▶ **Your objective**:
Include in the output exactly the lines from the opening of the data through the line containing "export CORE_UTILIZATION = 55", and nothing more.

__________

[config.mk]
export PLATFORM = sky130hd
export DESIGN_NAME = seq_divider
export DESIGN_NICKNAME = d
export VERILOG_FILES = /design/src/rtl/seq_divider.sv
export SDC_FILE = /design/constraint.sdc
export NUM_CORES = 1
export LEC_CHECK = 0
export CORE_ASPECT_RATIO = 0.5
export CORE_UTILIZATION = 55
export CTS_CLUSTER_DIAMETER = 120
export DETAILED_ROUTE_END_ITERATION = 16
export PLACE_DENSITY = 0.81
export SYNTH_ARGS = -nofsm -noshare
export SYNTH_HDL_FRONTEND = slang
export SYNTH_SLANG_ARGS = --single-unit
[constraint.sdc]
create_clock -name clk -period 4.4 [get_ports clk]
set_input_delay 0.44 -clock clk [delete_from_list [all_inputs] [get_ports clk]]
set_output_delay 0.44 -clock clk [all_outputs]
set_load 0.01 [all_outputs]
File: config.mk
export PLATFORM = sky130hd
export DESIGN_NAME = adex_tdm_scheduler_flat
export DESIGN_NICKNAME = d
export VERILOG_FILES = /design/src/rtl/adex_tdm_scheduler_if.sv /design/src/rtl/adex_tdm_scheduler.sv /design/src/flat_wrapper.sv
export SDC_FILE = /design/constraint.sdc
export NUM_CORES = 1
export LEC_CHECK = 0
export BUFFER_PORTS_ARGS = -buffer_cell sky130_fd_sc_hd__clkbuf_2
export CAP_MARGIN = 40
export CORE_UTILIZATION = 46
export CTS_CLUSTER_DIAMETER = 150
export DETAILED_ROUTE_END_ITERATION = 6
export GPL_ROUTABILITY_DRIVEN = 1
export PLACE_DENSITY = 0.66
export SLEW_MARGIN = 20
export SYNTH_ARGS = -nofsm -noshare
export SYNTH_HDL_FRONTEND = slang
export SYNTH_SLANG_ARGS = --single-unit
File: constraint.sdc
create_clock -name clk -period 6.1 [get_ports clk]
set_input_delay 0.305 -clock clk [delete_from_list [all_inputs] [get_ports clk]]
set_output_delay 0.305 -clock clk [all_outputs]
set_load 0.02 [all_outputs]
File: src/rtl/adex_tdm_scheduler_if.sv
// Handshake and operand/result bus between the TDM scheduler and the
// shared AdEx neuron update core.
interface adex_tdm_scheduler_if #(
    parameter int IDX_W = 2
);
    logic                   core_start;
    logic [IDX_W-1:0]       core_idx;
    logic signed [11:0]     core_v_out;
    logic signed [11:0]     core_w_out;
    logic                   core_done;
    logic signed [11:0]     core_v_in;
    logic signed [11:0]     core_w_in;
    logic                   core_spike;

    // Scheduler side: issues operands, receives results.
    modport master (
        output core_start, core_idx, core_v_out, core_w_out,
        input  core_done, core_v_in, core_w_in, core_spike
    );

    // Core side: receives operands, returns results.
    modport slave (
        input  core_start, core_idx, core_v_out, core_w_out,
        output core_done, core_v_in, core_w_in, core_spike
    );
endinterface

__________

▶ **Task solution**:
[config.mk]
export PLATFORM = sky130hd
export DESIGN_NAME = seq_divider
export DESIGN_NICKNAME = d
export VERILOG_FILES = /design/src/rtl/seq_divider.sv
export SDC_FILE = /design/constraint.sdc
export NUM_CORES = 1
export LEC_CHECK = 0
export CORE_ASPECT_RATIO = 0.5
export CORE_UTILIZATION = 55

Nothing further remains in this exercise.